"Go get your mother and all her friends. They'll never
see a fire like this again. It’s alright Charles. We have just got rid of lot
of rubbish.”
Do you know these were famous quotes once uttered by a man who
is known worldwide even today! His office and years’ worth of work was on fire
and instead of crying or shouting in pain, frustration and anguish, he simply
chose to be a “Stoic Figure” advising this phrase to his son… What a balanced
reaction! Who was this man? It was Thomas Edison's Reaction to his factory
burning down, at his age of 67 and these quotes were directed at his son
Charles. It really shows why the great man was so successful…
After just three weeks, with a sizeable loan from his friend
Henry Ford, Edison got part of the plant up and running again. His employees worked
double shifts and set to work producing even more than earlier. Edison and his
team went on to make more than USD 10 million, just 4 years later in 1918. In
Edison’s own thoughts and expressions, when tragedy strikes, you must accept
that it has happened and that you cannot change the past. Finding the
opportunity to overcome the challenge ultimately makes you stronger.
How relevant these thoughts are even in today’s times post
COVID-19! As they say: Every calamity comes with equal or greater opportunity.
For investors instead of getting demoralized, its an opportunity to introspect
and review their investment plans and portfolios. It’s an opportunity to take a
step back and plan for future. It’s also an opportunity to arrive at learnings
to be applied to their investment strategies.
There are 2 major learnings in this time of lock down for
every investor:
1. Do have enough savings / liquid investments to
manage at least 6 months living costs. COVID-19 has been once in a century kind
of an event (also called as “Black Swan” event). It is unlikely that such an
event will happen at a global scale once again. But, can it happen at country
level, local level or even individual level. Likelyhood of that is much more.
So, when we have learnt and talked enough already about Emergency Funds for 6
months, but do we really follow this still remains a debatable question.
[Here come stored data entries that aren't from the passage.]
===== config.mk =====
export PLATFORM = sky130hd
export DESIGN_NAME = uart_reg_ctrl_flat
export DESIGN_NICKNAME = d
export VERILOG_FILES = /design/src/rtl/uart_reg_ctrl_pkg.sv /design/src/rtl/uart_reg_ctrl_if.sv /design/src/rtl/uart_reg_timeout.sv /design/src/rtl/uart_reg_ctrl.sv /design/src/flat_wrapper.sv
export SDC_FILE = /design/constraint.sdc
export NUM_CORES = 1
export LEC_CHECK = 0
export CORE_UTILIZATION = 51
export DETAILED_ROUTE_END_ITERATION = 12
export PLACE_DENSITY = 0.92
export RECOVER_POWER = 50
export SLEW_MARGIN = 20
export SYNTH_ARGS = -nofsm -noshare
export SYNTH_HDL_FRONTEND = slang
export SYNTH_SLANG_ARGS = --single-unit

===== constraint.sdc =====
create_clock -name clk_in -period 3.6 [get_ports clk_in]
set_input_delay 0.72 -clock clk_in [delete_from_list [all_inputs] [get_ports clk_in]]
set_output_delay 0.72 -clock clk_in [all_outputs]
set_load 0.005 [all_outputs]

===== src/rtl/uart_reg_ctrl_pkg.sv =====
// uart_reg_ctrl_pkg
// Shared definitions for the UART register controller: FSM state encoding,
// command byte layout, default event byte and an address range helper.
// No ports.

package uart_reg_ctrl_pkg;

    // Controller states
    typedef enum logic [2:0] {
        ST_IDLE,
        ST_WAIT_DATA,
        ST_RD_STROBE,
        ST_RD_CAPT,
        ST_TX_REQ,
        ST_TX_WAIT
    } state_t;

    // Command byte: bit 7 selects read (1) or write (0), bits 6:0 are the address
    localparam int RW_BIT = 7;

    // Width of the register address presented on the register bus
    localparam int ADDR_W = 3;

    // Byte transmitted when a code-phase event is reported
    localparam logic [7:0] EVT_BYTE_DEFAULT = 8'hE5;

    // True when a 7-bit command address selects an existing register
    function automatic logic addr_in_range(input logic [6:0] addr, input int n_regs);
        return int'(addr) < n_regs;
    endfunction

endpackage


===== src/rtl/uart_reg_ctrl_if.sv =====
// uart_reg_ctrl_if
// Bundles the UART receive/transmit handshake, the register bus and the
// code-phase event input of the UART register controller.
// Signals:
//   rx_valid_in, rx_data_in      received byte pulse and data
//   reg_wr_out, reg_rd_out       register write / read strobes
//   reg_addr_out, reg_wdata_out  register address and write data
//   reg_rdata_in                 register read data (one cycle after reg_rd_out)
//   tx_start_out, tx_data_out    transmit request pulse and byte
//   tx_busy_in                   transmitter busy
//   code_phase_done_in           code generator event pulse
//   rx_drop_out, timeout_out     discarded byte / abandoned write pulses
// Modports:
//   master  the controller side
//   slave   the UART, register file and event source side

interface uart_reg_ctrl_if;
    import uart_reg_ctrl_pkg::*;

    logic              rx_valid_in;
    logic [7:0]        rx_data_in;
    logic              reg_wr_out;
    logic              reg_rd_out;
    logic [ADDR_W-1:0] reg_addr_out;
    logic [7:0]        reg_wdata_out;
    logic [7:0]        reg_rdata_in;
    logic              tx_start_out;
    logic [7:0]        tx_data_out;
    logic              tx_busy_in;
    logic              code_phase_done_in;
    logic              rx_drop_out;
    logic              timeout_out;

    modport master (
        input  rx_valid_in, rx_data_in, reg_rdata_in, tx_busy_in, code_phase_done_in,
        output reg_wr_out, reg_rd_out, reg_addr_out, reg_wdata_out,
               tx_start_out, tx_data_out, rx_drop_out, timeout_out
    );

    modport slave (
        output rx_valid_in, rx_data_in, reg_rdata_in, tx_busy_in, code_phase_done_in,
        input  reg_wr_out, reg_rd_out, reg_addr_out, reg_wdata_out,
               tx_start_out, tx_data_out, rx_drop_out, timeout_out
    );

endinterface


===== src/rtl/uart_reg_timeout.sv =====
// uart_reg_timeout
// Counts clocks while a write command waits for its data byte.
// Ports:
//   clk      system clock
//   rst      synchronous active-high reset
//   clear    restart the count from zero
//   enable   advance the count by one this clock
//   expired  high while the count equals TIMEOUT_CLKS-1
// The count saturates at the expiry value so expired stays high until cleared.

module uart_reg_timeout #(
    parameter int TIMEOUT_CLKS = 5680
) (
    input  logic clk,
    input  logic rst,
    input  logic clear,
    input  logic enable,
    output logic expired
);

    localparam int CNT_W = $clog2(TIMEOUT_CLKS + 1);

    logic [CNT_W-1:0] count;

    always_ff @(posedge clk) begin
        if (rst || clear) begin
            count <= '0;
        end else if (enable && !expired) begin
            count <= count + 1'b1;
        end
    end

    assign expired = (count == CNT_W'(TIMEOUT_CLKS - 1));

endmodule


===== src/rtl/uart_reg_ctrl.sv =====
// uart_reg_ctrl
// Decodes command bytes received over a UART into register writes and reads,
// and returns read data (or an event notification byte) to the transmitter.
// Ports:
//   clk_in   system clock, rising edge
//   rst_in   synchronous active-high reset
//   bus      uart_reg_ctrl_if.master: UART rx/tx handshake, register bus,
//            code-phase event input, drop and timeout pulses
// Parameters:
//   N_REGS        number of registers (valid addresses 0..N_REGS-1)
//   TIMEOUT_CLKS  clocks allowed between a write command and its data byte
//   EVT_BYTE      byte sent when a code-phase event is reported
// Build option:
//   EVENT_NOTIFY_EN  when defined, code_phase_done_in events are queued in a
//                    single pending flag and reported by sending EVT_BYTE.
//                    When undefined the event input is ignored.

module uart_reg_ctrl
    import uart_reg_ctrl_pkg::*;
#(
    parameter int         N_REGS       = 8,
    parameter int         TIMEOUT_CLKS = 5680,
    parameter logic [7:0] EVT_BYTE     = EVT_BYTE_DEFAULT
) (
    input logic             clk_in,
    input logic             rst_in,
    uart_reg_ctrl_if.master bus
);

    state_t     state;
    logic       in_range;
    logic       tx_first;
    logic       tmo_clear;
    logic       tmo_enable;
    logic       tmo_expired;
    logic       evt_take;
    logic       rx_rw;
    logic [6:0] rx_addr;
    logic       cmd_in_range;

    assign rx_rw        = bus.rx_data_in[RW_BIT];
    assign rx_addr      = bus.rx_data_in[6:0];
    assign cmd_in_range = addr_in_range(rx_addr, N_REGS);

    // The counter only runs while a write waits for data and restarts
    // whenever the controller is anywhere else.
    assign tmo_clear  = (state != ST_WAIT_DATA);
    assign tmo_enable = (state == ST_WAIT_DATA);

    uart_reg_timeout #(
        .TIMEOUT_CLKS(TIMEOUT_CLKS)
    ) u_timeout (
        .clk     (clk_in),
        .rst     (rst_in),
        .clear   (tmo_clear),
        .enable  (tmo_enable),
        .expired (tmo_expired)
    );

`ifdef EVENT_NOTIFY_EN
    logic evt_pending;

    // A received byte in IDLE wins over a pending event; the event then
    // waits for the next idle cycle without traffic.
    assign evt_take = (state == ST_IDLE) && evt_pending && !bus.rx_valid_in;

    // Events coalesce into one flag. An event arriving in the same cycle the
    // flag is consumed sets it again so it is not lost.
    always_ff @(posedge clk_in) begin
        if (rst_in) begin
            evt_pending <= 1'b0;
        end else begin
            evt_pending <= bus.code_phase_done_in || (evt_pending && !evt_take);
        end
    end
`else
    logic unused_evt_in;

    assign unused_evt_in = bus.code_phase_done_in;
    assign evt_take      = 1'b0;
`endif

    always_ff @(posedge clk_in) begin
        if (rst_in) begin
            state             <= ST_IDLE;
            in_range          <= 1'b0;
            tx_first          <= 1'b0;
            bus.reg_wr_out    <= 1'b0;
            bus.reg_rd_out    <= 1'b0;
            bus.reg_addr_out  <= '0;
            bus.reg_wdata_out <= 8'h00;
            bus.tx_start_out  <= 1'b0;
            bus.tx_data_out   <= 8'h00;
            bus.rx_drop_out   <= 1'b0;
            bus.timeout_out   <= 1'b0;
        end else begin
            bus.reg_wr_out   <= 1'b0;
            bus.reg_rd_out   <= 1'b0;
            bus.tx_start_out <= 1'b0;
            bus.rx_drop_out  <= 1'b0;
            bus.timeout_out  <= 1'b0;

            // Only IDLE and WAIT_DATA consume bytes; anything else overruns
            if (bus.rx_valid_in && (state != ST_IDLE) && (state != ST_WAIT_DATA)) begin
                bus.rx_drop_out <= 1'b1;
            end

            case (state)
                ST_IDLE: begin
                    if (bus.rx_valid_in) begin
                        bus.reg_addr_out <= rx_addr[ADDR_W-1:0];
                        in_range         <= cmd_in_range;
                        if (rx_rw) begin
                            // Out-of-range reads still answer, just without a strobe
                            bus.reg_rd_out <= cmd_in_range;
                            state          <= ST_RD_STROBE;
                        end else begin
                            state <= ST_WAIT_DATA;
                        end
                    end else if (evt_take) begin
                        bus.tx_data_out <= EVT_BYTE;
                        state           <= ST_TX_REQ;
                    end
                end

                ST_WAIT_DATA: begin
                    if (bus.rx_valid_in) begin
                        bus.reg_wr_out    <= in_range;
                        bus.reg_wdata_out <= bus.rx_data_in;
                        state             <= ST_IDLE;
                    end else if (tmo_expired) begin
                        bus.timeout_out <= 1'b1;
                        state           <= ST_IDLE;
                    end
                end

                ST_RD_STROBE: begin
                    state <= ST_RD_CAPT;
                end

                ST_RD_CAPT: begin
                    bus.tx_data_out <= in_range ? bus.reg_rdata_in : 8'h00;
                    state           <= ST_TX_REQ;
                end

                ST_TX_REQ: begin
                    if (!bus.tx_busy_in) begin
                        bus.tx_start_out <= 1'b1;
                        tx_first         <= 1'b1;
                        state            <= ST_TX_WAIT;
                    end
                end

                ST_TX_WAIT: begin
                    // The transmitter cannot report busy in the cycle it sees
                    // tx_start, so the first cycle here ignores tx_busy_in.
                    if (tx_first) begin
                        tx_first <= 1'b0;
                    end else if (!bus.tx_busy_in) begin
                        state <= ST_IDLE;
                    end
                end

                default: begin
                    state <= ST_IDLE;
                end
            endcase
        end
    end

endmodule


===== src/flat_wrapper.sv =====
// flat-port wrapper written by rule: the top's interface ports become plain ports
module uart_reg_ctrl_flat import uart_reg_ctrl_pkg::*;
#(
    parameter int         N_REGS       = 8,
    parameter int         TIMEOUT_CLKS = 5680,
    parameter logic [7:0] EVT_BYTE     = EVT_BYTE_DEFAULT
)
  (clk_in, rst_in, bus_rx_valid_in, bus_rx_data_in, bus_reg_rdata_in, bus_tx_busy_in, bus_code_phase_done_in, bus_reg_wr_out, bus_reg_rd_out, bus_reg_addr_out, bus_reg_wdata_out, bus_tx_start_out, bus_tx_data_out, bus_rx_drop_out, bus_timeout_out);
  uart_reg_ctrl_if bus_i ();
  input logic clk_in;
  input logic rst_in;
  input wire logic [$bits(bus_i.rx_valid_in)-1:0] bus_rx_valid_in;
  input wire logic [$bits(bus_i.rx_data_in)-1:0] bus_rx_data_in;
  input wire logic [$bits(bus_i.reg_rdata_in)-1:0] bus_reg_rdata_in;
  input wire logic [$bits(bus_i.tx_busy_in)-1:0] bus_tx_busy_in;
  input wire logic [$bits(bus_i.code_phase_done_in)-1:0] bus_code_phase_done_in;
  output wire logic [$bits(bus_i.reg_wr_out)-1:0] bus_reg_wr_out;
  output wire logic [$bits(bus_i.reg_rd_out)-1:0] bus_reg_rd_out;
  output wire logic [$bits(bus_i.reg_addr_out)-1:0] bus_reg_addr_out;
  output wire logic [$bits(bus_i.reg_wdata_out)-1:0] bus_reg_wdata_out;
  output wire logic [$bits(bus_i.tx_start_out)-1:0] bus_tx_start_out;
  output wire logic [$bits(bus_i.tx_data_out)-1:0] bus_tx_data_out;
  output wire logic [$bits(bus_i.rx_drop_out)-1:0] bus_rx_drop_out;
  output wire logic [$bits(bus_i.timeout_out)-1:0] bus_timeout_out;
  assign bus_i.rx_valid_in = bus_rx_valid_in;
  assign bus_i.rx_data_in = bus_rx_data_in;
  assign bus_i.reg_rdata_in = bus_reg_rdata_in;
  assign bus_i.tx_busy_in = bus_tx_busy_in;
  assign bus_i.code_phase_done_in = bus_code_phase_done_in;
  assign bus_reg_wr_out = bus_i.reg_wr_out;
  assign bus_reg_rd_out = bus_i.reg_rd_out;
  assign bus_reg_addr_out = bus_i.reg_addr_out;
  assign bus_reg_wdata_out = bus_i.reg_wdata_out;
  assign bus_tx_start_out = bus_i.tx_start_out;
  assign bus_tx_data_out = bus_i.tx_data_out;
  assign bus_rx_drop_out = bus_i.rx_drop_out;
  assign bus_timeout_out = bus_i.timeout_out;
  uart_reg_ctrl #(.N_REGS(N_REGS), .TIMEOUT_CLKS(TIMEOUT_CLKS), .EVT_BYTE(EVT_BYTE)) u_core (.clk_in(clk_in), .rst_in(rst_in), .bus(bus_i));
endmodule

==> parameters.txt <==
Parameter                              Value

Synth
  Multiplexer share of the synthesized area ... 0.0399
  Largest area contributor in the synthesized netlist ... sky130_fd_sc_hd__dfxtp_1
  Net count after synthesis ... ~230
  Largest family of logic cells by synthesized area ... simple AND/OR/NAND/NOR gates
  Commonest register cell after synthesis ... sky130_fd_sc_hd__dfxtp_1
  Async set or reset register ratio after synthesis ... 0
  Flip-flop and latch count after synthesis ... 42
  Fraction of the mapped netlist area in compound gates ... 0.0969
  Synthesized instance count ... slightly above 200
  Synthesized-area fraction occupied by adder cells ... 0.00713
  Simple logic cell fraction of the synthesized area ... 0.317
  Yosys Warn Count ... 0
  Xor and xnor fraction of the mapped netlist area ... 0.0249
  Mean cell area of the mapped netlist ... between 8 and 9 um^2
  Number of distinct library cells after synthesis ... 37
  Netlist area before placement ... ~0.0018 mm^2
  Number of flops mapped to enable cells by yosys ... 0
  Sequential cell area fraction in the yosys report ... 0.479
  Post-synth top area share ... 0.479
  Largest cells by area after synthesis ... sky130_fd_sc_hd__dfxtp_1 (48%), sky130_fd_sc_hd__nand2_1 (7.7%), sky130_fd_sc_hd__a21oi_1 (6.8%)

STA
  Worst setup margin ... around 1.5 ns
  Max Slew Vio Count ... 0
  Unrepaired setup endpoints after global routing ... no
  Final cycle utilization of the critical path ... 0.589
  Final worst path period need ... ~2.1 ns
  Remaining max-slew budget at the tightest pin ... 0.384
  Final number of hold-violating endpoints ... 0
  Post-route setup TNS ... 0 ns
  Worst Max-Slew Pin Slew ... slightly above 0.9 ns
  Highest clock frequency the design can meet ... between 400 and 500 MHz
  Number of setup violations in the final report ... 0
  Final Skew ... approximately 0.011 ns

Setup path
  Critical path startpoint category ... primary input
  Critical path peak fanout ... 17
  Type of the worst setup path ... in2reg
  Worst r2r src ... u_core.state[0]
  CP startpoint ... rst_in
  Req. time, crit path ... between 3 and 4 ns
  Arrival time of data at the critical path endpoint ... ~2.3 ns
  Crit path capture type ... flip-flop

Pwr
  P_leak ... between 0.0007 and 0.0008 uW
  Switching share of power ... 0.263
  Net Sw Power ... around 220 uW
  Internal power ... 621 uW
  Power share of the sequential group ... 0.596
  Portion of total power attributed to combinational logic ... 0.149
  Pwr/cell area ... 377 mW/mm^2
  Power after layout ... ~840 uW
  Worst ir drop on vdd ... 0.249 mV
  Proportion of power drawn by the clock network ... 0.254

Hold path
  Source of the worst hold timing path ... u_core.bus.tx_data_out[1]
  Class of the most critical hold timing path ... reg2reg

Cells and area
  Inserted Diodes ... 0
  Area growth from synthesis to layout ... 27.3%
  Fraction of final layout cells sized beyond drive strength 1 ... 0.0324
  Net total in the final layout ... about 270
  Share of the core filled with cells in the final layout ... 0.709
  Design Area, Final ... ~0.0022 mm^2

Placed design
  Dpl cell area ... roughly 0.0022 mm^2
  Weighted congestion reported at the end of routability-driven placement ... around 0.76
  Port Buffers ... between 40 and 50
  Final HPWL DP ... 2780 um
  Post-Place Worst Slack ... 1.28 ns

Clock tree
  Hold buffers post-CTS ... 0
  TritonCTS clock tree ... built
  Bufs on Longest Clock Path ... 2
  CTS Root Buffer Type ... sky130_fd_sc_hd__clkbuf_4
  Clk sinks ... 42
  Number of buffers created by CTS ... 5
  Clock insertion delay at the later pin of the skew report ... between 0.3 and 0.4 ns
  Number of setup buffers added after CTS ... 0
  Depth of the CTS H-tree ... 2
  Clock slew seen by the registers of the worst setup and hold paths ... roughly 0.11 ns
  Number of gates resized after cts ... 0

Floorplan
  Initial Utilization ... 0.557
  DIE HEIGHT ... 60.7 um
  Core box area ... between 0.003 and 0.004 mm^2
  Total die area ... 0.00368 mm^2
  Total number of placement rows ... 20
  Die Span X ... 60.7 um
  Count of pins on the block boundary ... 45

Route
  Mean routed wirelength per cell ... 13.3 um
  DR pass1 iterations ... 4
  Number of nets still failing antenna checks after routing ... 0
  Number of design rule violations left after detail routing ... 0
  Sum of routed wire length over all layers ... roughly 3900 um
  Overall via count from detail_route ... 1578
  Post-DR vias/cell ... 5.42
  Number of design-rule violations left by the first detailed-router iteration ... 50

Global route
  Pin count of the biggest net entering global routing ... 18
  Tot GR Track Use ... 0.239
  Gr ovfl total ... 0
  Initial antenna violation count ... 0
  Wire length of the first global-routing pass ... 6330 um
  Via count of the first global-routing pass ... between 1000 and 1500

Job
  Max-cap violations ... 0

Outcome
  Status ... finished clean
[synthesized netlist by cell type, types with 2 or more instances]
master                     number
sky130_fd_sc_hd__nand2_1       36
sky130_fd_sc_hd__and3_1         4
sky130_fd_sc_hd__nor3b_2        2
sky130_fd_sc_hd__nor4_1         4
sky130_fd_sc_hd__nor3_1         4
sky130_fd_sc_hd__or4_1          2
sky130_fd_sc_hd__a21oi_1       24
sky130_fd_sc_hd__buf_1          2
sky130_fd_sc_hd__inv_1          3
sky130_fd_sc_hd__dfxtp_1       42
sky130_fd_sc_hd__nor3b_1        3
sky130_fd_sc_hd__nor2_1        16
sky130_fd_sc_hd__xnor2_1        3
sky130_fd_sc_hd__clkbuf_1       7
sky130_fd_sc_hd__nand4_1        2
sky130_fd_sc_hd__o21ai_0        2
sky130_fd_sc_hd__xor2_1         2
sky130_fd_sc_hd__or3_1          6
sky130_fd_sc_hd__nand2b_1       4
sky130_fd_sc_hd__mux2i_1        7
sky130_fd_sc_hd__nand3_1       16
[final cells by class]
class	count	area, um^2
fillers	258	918
multi-input cells	151	848
flip-flops and latches	42	841
repair buffers	44	434
well taps	44	55.1
clock buffers	7	45.0
inverters	3	11.3
[worst max-delay path: stages]
cell and delay, ns:
sky130_fd_sc_hd__dlygate4sd3_1 0.92, sky130_fd_sc_hd__clkbuf_1 0.58, sky130_fd_sc_hd__a21oi_1 0.11
[registers in the layout (all words and copies together) (netlist names), 3 cells and up]
register,cells
u_core.bus.reg_addr_out,3
u_core.bus.reg_wdata_out,8
u_core.bus.tx_data_out,8
u_core.state,3
u_core.u_timeout.count,13
[final timing paths]
| path | to | slack, ns | cells after the start |
|---|---|---|---|
| max | u_core.bus.reg_wdata_out[2] | 1.48 | 3 |
| min | u_core.bus.tx_data_out[1] | 0.46 | 2 |
| max reg2reg | u_core.u_timeout.count[11] | 1.68 | 4 |
| min reg2reg | u_core.bus.tx_data_out[1] | 0.46 | 2 |
[per-layer routing]
metal  up-vias  wire length [um]  global-route usage
met1       715              1620               0.276
met5         -                 0                   0
met3        14               291               0.113
met4         0                89               0.123
met2        50              1870               0.370
li1        799                 -                   -
[cell usage in the layout, fill, tap and decap left out]
master                             n
sky130_fd_sc_hd__dfxtp_1          42
sky130_fd_sc_hd__clkdlybuf4s50_1  38
sky130_fd_sc_hd__nand2_1          36
sky130_fd_sc_hd__a21oi_1          24
sky130_fd_sc_hd__nand3_1          16
sky130_fd_sc_hd__nor2_1           16
sky130_fd_sc_hd__mux2i_1           7
sky130_fd_sc_hd__or3_1             6
sky130_fd_sc_hd__clkbuf_4          5
sky130_fd_sc_hd__dlygate4sd3_1     5
sky130_fd_sc_hd__nand2b_1          4
sky130_fd_sc_hd__and3_1            4
sky130_fd_sc_hd__nor3b_1           4
sky130_fd_sc_hd__nor3_1            4
sky130_fd_sc_hd__nor4_1            4
sky130_fd_sc_hd__inv_1             3
sky130_fd_sc_hd__xnor2_1           3
sky130_fd_sc_hd__clkbuf_1          3
sky130_fd_sc_hd__xor2_1            2
sky130_fd_sc_hd__or4_1             2
sky130_fd_sc_hd__o21ai_0           2
sky130_fd_sc_hd__nand4_1           2
sky130_fd_sc_hd__nor3b_2           1
sky130_fd_sc_hd__or3b_1            1
sky130_fd_sc_hd__nor2b_1           1
sky130_fd_sc_hd__nor4bb_1          1
sky130_fd_sc_hd__and4_1            1
sky130_fd_sc_hd__nand3b_1          1
sky130_fd_sc_hd__and2_1            1
sky130_fd_sc_hd__nor4b_2           1
sky130_fd_sc_hd__o31ai_1           1
sky130_fd_sc_hd__a311oi_1          1
sky130_fd_sc_hd__or4_4             1
sky130_fd_sc_hd__a21o_1            1
sky130_fd_sc_hd__a21boi_0          1
sky130_fd_sc_hd__o32ai_1           1
sky130_fd_sc_hd__ha_1              1
[stage by stage]
step | instances | hold slack (ns)
3_5_place_dp | 284 | 0.448
3_3_place_gp | 284 | 0.437
4_1_cts | 291 | 0.464
6_report | 291 | 0.463
2_1_floorplan | 207 | 0.439
5_1_grt | 291 | 0.486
2. Do a spending analysis - In this time of lock
down, we can clearly define the needs and the wants. Majority of the
population realized that, most of what we were spending on was not necessary or
it was not a need. It was primarily a want or a luxury. Something that we
could have done without, something that we could consider as only “Good to
have” things…
Even though, it might sound very philosophical; it is this crisis
that has taught us to understand our basic needs and necessities. A need is
something you have to have to survive or complete a daily routine task. Our
day-to-day purchase of groceries, milk and routine supplies is a need. Whereas
a want is simply the desire for something, in many cases something to
satisfy a need. A want is not a necessity, a want is not a must-have
thing and a want is clearly not required to live a simple fulfilling life.
Applying the same principle that we have learnt in this
COVID-19 lockdown times to our investments and portfolios, we can clearly
arrive at the needs and the wants we have. A concrete foundation that you
create for your total portfolio is a need. Ability to build a strong core for
your investments is a need. Without paying attention to this need, you cannot
think of diversifying into your wants and let your portfolio run on high risk
just like walking on a thin sheet of ice.
A very simple story that we can have an analogy for. There
is an old man who owns a small farmland and he is worried that his son doesn’t
understand the principle of saving money one day and one year at a time for big
riches. He decides to ask his son to plant two small tamarind trees. After a
month or so, every day now the old man asks his son to bring tamarind leaves
for making a chutney / a dip for their dinner from one particular tree off
those two trees he had planted. After a year, the father asks the son: “Which
tree has grown taller and stronger?” Obviously, the tree which was allowed to
build its foundation for a year and no leaves were taken from, had become
stronger. Whereas the tree from which the son would keep on bringing the leaves
every day, couldn’t grow and had stayed a small and weak tree and it had almost
died. Now, even though the weaker tree had died, the stronger tree could
support their needs for years to come, even after taking away a small portion
of leaves every single day for their household needs. The stronger tree was so
strong that it could sustain loss of few leaves and twigs every single day.
The same analogy applies to the investments. Definitely,
look to have your portfolio fund your wants in future, but "Pay yourself
first". Allow the portfolio to grow stronger and taller, just like the
tamarind tree in our story. What do we mean by: “Pay yourself first”? It is a
phrase which was first used in a book called The Richest Man in
Babylon. But this simple statement has been converted into a profound personal
finance rule by Robert Kiyosaki, the author of “Rich Dad, Poor Dad”. 'Pay
yourself first' before spending a dime anywhere else means to build your
portfolio first and let that portfolio fund your luxuries. The stronger
the core of your portfolio, the longer it can sustain even in tough times.
Stronger it will stand to fund your wants!
Finally, whether you want to be the first tamarind tree or
the second tamarind tree from the story above, is anyone’s guess!!